▶ [Material shown]
========================

==> run a <==
==> flow/design.v (excerpt) <==
module fp64_add(input clk, input [63:0] a, input [63:0] b, output reg [63:0] s);
    reg  [63:0] a_q, b_q;
    wire [63:0] sum;
    dfa u_dfa(.I1(a_q), .I2(b_q), .Final_exp(sum));
    always @(posedge clk) begin
        a_q <= a;
        b_q <= b;
        s   <= sum;
    end
endmodule
Settings: LEC_CHECK=0, ABC_AREA=1, CAP_MARGIN=30, CELL_PAD_IN_SITES_DETAIL_PLACEMENT=2, CELL_PAD_IN_SITES_GLOBAL_PLACEMENT=1, CORE_ASPECT_RATIO=0.88, CORE_MARGIN=10, CORE_UTILIZATION=60, CTS_CLUSTER_DIAMETER=45, CTS_CLUSTER_SIZE=18, HOLD_SLACK_MARGIN=0.16, MAX_ROUTING_LAYER=met4, PLACE_DENSITY_LB_ADDON=0.07, SLEW_MARGIN=20, TNS_END_PERCENT=55; clock period 32.7 ns.
run.sh (not shown) runs the stock make flow with config.mk's settings and CLKGATE_MAP_FILE=.
==> run b: changes against run a <==
==> flow/config.mk (replaced) <==
export PLATFORM = sky130hd
export DESIGN_NAME = fp64_add
export DESIGN_NICKNAME = fp64_add
export VERILOG_FILES = /design/flow/design.v
export SDC_FILE = /design/flow/constraint.sdc
export NUM_CORES = 4
export LEC_CHECK = 0
export ABC_AREA = 1
export CAP_MARGIN = 20
export CORE_ASPECT_RATIO = 1.8
export CORE_MARGIN = 10
export CORE_UTILIZATION = 40
export CTS_CLUSTER_SIZE = 16
export HOLD_SLACK_MARGIN = 0.08
export SETUP_SLACK_MARGIN = 3.89
export SLEW_MARGIN = 20
==> flow/constraint.sdc (replaced) <==
create_clock -name core_clock -period 16.6 [get_ports {clk}]
set_input_delay 3.3200 -clock core_clock [delete_from_list [all_inputs] [get_ports {clk}]]
set_output_delay 3.3200 -clock core_clock [all_outputs]
set_load 0.01 [all_outputs]
==> run c: changes against run a <==
==> flow/config.mk (replaced) <==
export PLATFORM = sky130hd
export DESIGN_NAME = fp64_add
export DESIGN_NICKNAME = fp64_add
export VERILOG_FILES = /design/flow/design.v
export SDC_FILE = /design/flow/constraint.sdc
export NUM_CORES = 4
export LEC_CHECK = 0
export CAP_MARGIN = 20
export CORE_MARGIN = 2
export CORE_UTILIZATION = 50
export SETUP_SLACK_MARGIN = 4.75
export SLEW_MARGIN = 20
==> flow/constraint.sdc (replaced) <==
create_clock -name core_clock -period 16.5 [get_ports {clk}]
set_input_delay 3.3000 -clock core_clock [delete_from_list [all_inputs] [get_ports {clk}]]
set_output_delay 3.3000 -clock core_clock [all_outputs]
set_load 0.01 [all_outputs]
==> run d: changes against run a <==
==> flow/config.mk (replaced) <==
export PLATFORM = sky130hd
export DESIGN_NAME = fp64_add
export DESIGN_NICKNAME = fp64_add
export VERILOG_FILES = /design/flow/design.v
export SDC_FILE = /design/flow/constraint.sdc
export NUM_CORES = 4
export LEC_CHECK = 0
export ABC_AREA = 1
export CAP_MARGIN = 20
export CORE_ASPECT_RATIO = 0.5
export CORE_MARGIN = 2
export CORE_UTILIZATION = 72
export CTS_CLUSTER_DIAMETER = 352
export CTS_CLUSTER_SIZE = 95
export PLACE_DENSITY = 0.38
export SETUP_SLACK_MARGIN = 2.3
export SLEW_MARGIN = 20
export TNS_END_PERCENT = 40
==> flow/constraint.sdc (replaced) <==
create_clock -name core_clock -period 16.5 [get_ports {clk}]
set_input_delay 3.3000 -clock core_clock [delete_from_list [all_inputs] [get_ports {clk}]]
set_output_delay 3.3000 -clock core_clock [all_outputs]
set_load 0.01 [all_outputs]
==> results.cfg <==
; physical design summary
[logic_synthesis]
fa_ha_area_frac = 0.09632
synth.top_cell.area_share = 0.1875
xor_area_frac = 0.02863
floorplan.nets = 3705
muxShareOfSynthArea = 0.007813
ys_sh_aoi = 0.1821
syn_area_mm2 = 0.02050
ys_area_mm2 = 0.02050
netlist_instances = 3450
yosysSeqAreaShare = 0.1875
simple_gate_share = 0.3830
top_cells_by_area = dfxtp_1 (19%), nand2_1 (18%), nand3_1 (11%), inv_1 (6.8%), o21ai_0 (5.7%)
top_cells_by_count = nand2_1 (967), nand3_1 (442), inv_1 (370)

[floorplan]
fp_util = 0.6076
die_h_um = 193.4
die_w_um = 217.0

[status]
error = [ERROR FLW-0024] Place density exceeds 1.0 (current PLACE_DENSITY_LB_ADDON =  0.07). Please check if the value of  PLACE_DENSITY_LB_ADDON is between 0 and 0.99.
status = stopped before the end
haltStage = 3_1_place_gp_skip_io
the above is filed under run a

==> results.cfg <==
; physical design summary
[logic_synthesis]
simple_gate_share = 0.3830
syn_area_mm2 = 0.02050
top_cells_by_area = dfxtp_1 (19%), nand2_1 (18%), nand3_1 (11%), inv_1 (6.8%), o21ai_0 (5.7%)
yosysSeqAreaShare = 0.1875
muxShareOfSynthArea = 0.007813
ys_area_mm2 = 0.02050
floorplan.nets = 3705

[floorplan]
die_w_um = 242.6
die_h_um = 123.3

[status]
status = stopped before the end
haltStage = 3_5_place_dp
error = [ERROR DPL-0038] Utilization greater than 100%, impossible to legalize
the above is filed under run d

==> results.cfg <==
; yosys + openroad results
[floorplan]
die_w_um = 188.7

[sta]
fin_ws_ns = -11.35
finalSetupViolCount = 64

[logic_synthesis]
synth.top_cell.area_share = 0.1875
muxShareOfSynthArea = 0.007813
simple_gate_share = 0.3830
ys_sh_aoi = 0.1821
fa_ha_area_frac = 0.09632
netlist_instances = 3450
top_cells_by_count = nand2_1 (967), nand3_1 (442), inv_1 (370)

[status]
status = failed layout checks
violations = negative setup slack
the above is filed under run b

==> results.cfg <==
; physical design summary
[logic_synthesis]
top_cells_by_count = nand2_1 (341), nor2_1 (264), a21oi_1 (254)
ys_area_mm2 = 0.02017
fa_ha_area_frac = 0.09791
muxShareOfSynthArea = 0.1109
syn_area_mm2 = 0.02017
yosysSeqAreaShare = 0.1906
netlist_instances = 2719
synth.top_cell.area_share = 0.1906
xor_area_frac = 0.03425
synth_area_leader_cell = dfxtp_1
ys_sh_aoi = 0.2805

[status]
error = [ERROR GRT-0232] Routing congestion too high. Check the congestion heatmap in the GUI.
haltStage = 5_1_grt
status = stopped before the end

[clock_network]
cts_buffers = 17
cts_hold_buf = 0

[floorplan]
die_h_um = 204.8
fp_util = 0.5075

[place]
dp.final_hpwl_um = 91950
the above is filed under run c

========================

▶ [Exercise] Beginning with the line that has "top_cells_by_count = nand2_1 (341), nor2_1", set down each line through the last one above, exactly, and nothing else.

▶ [The completed task]
top_cells_by_count = nand2_1 (341), nor2_1 (264), a21oi_1 (254)
ys_area_mm2 = 0.02017
fa_ha_area_frac = 0.09791
muxShareOfSynthArea = 0.1109
syn_area_mm2 = 0.02017
yosysSeqAreaShare = 0.1906
netlist_instances = 2719
synth.top_cell.area_share = 0.1906
xor_area_frac = 0.03425
synth_area_leader_cell = dfxtp_1
ys_sh_aoi = 0.2805

[status]
error = [ERROR GRT-0232] Routing congestion too high. Check the congestion heatmap in the GUI.
haltStage = 5_1_grt
status = stopped before the end

[clock_network]
cts_buffers = 17
cts_hold_buf = 0

[floorplan]
die_h_um = 204.8
fp_util = 0.5075

[place]
dp.final_hpwl_um = 91950
the above is filed under run c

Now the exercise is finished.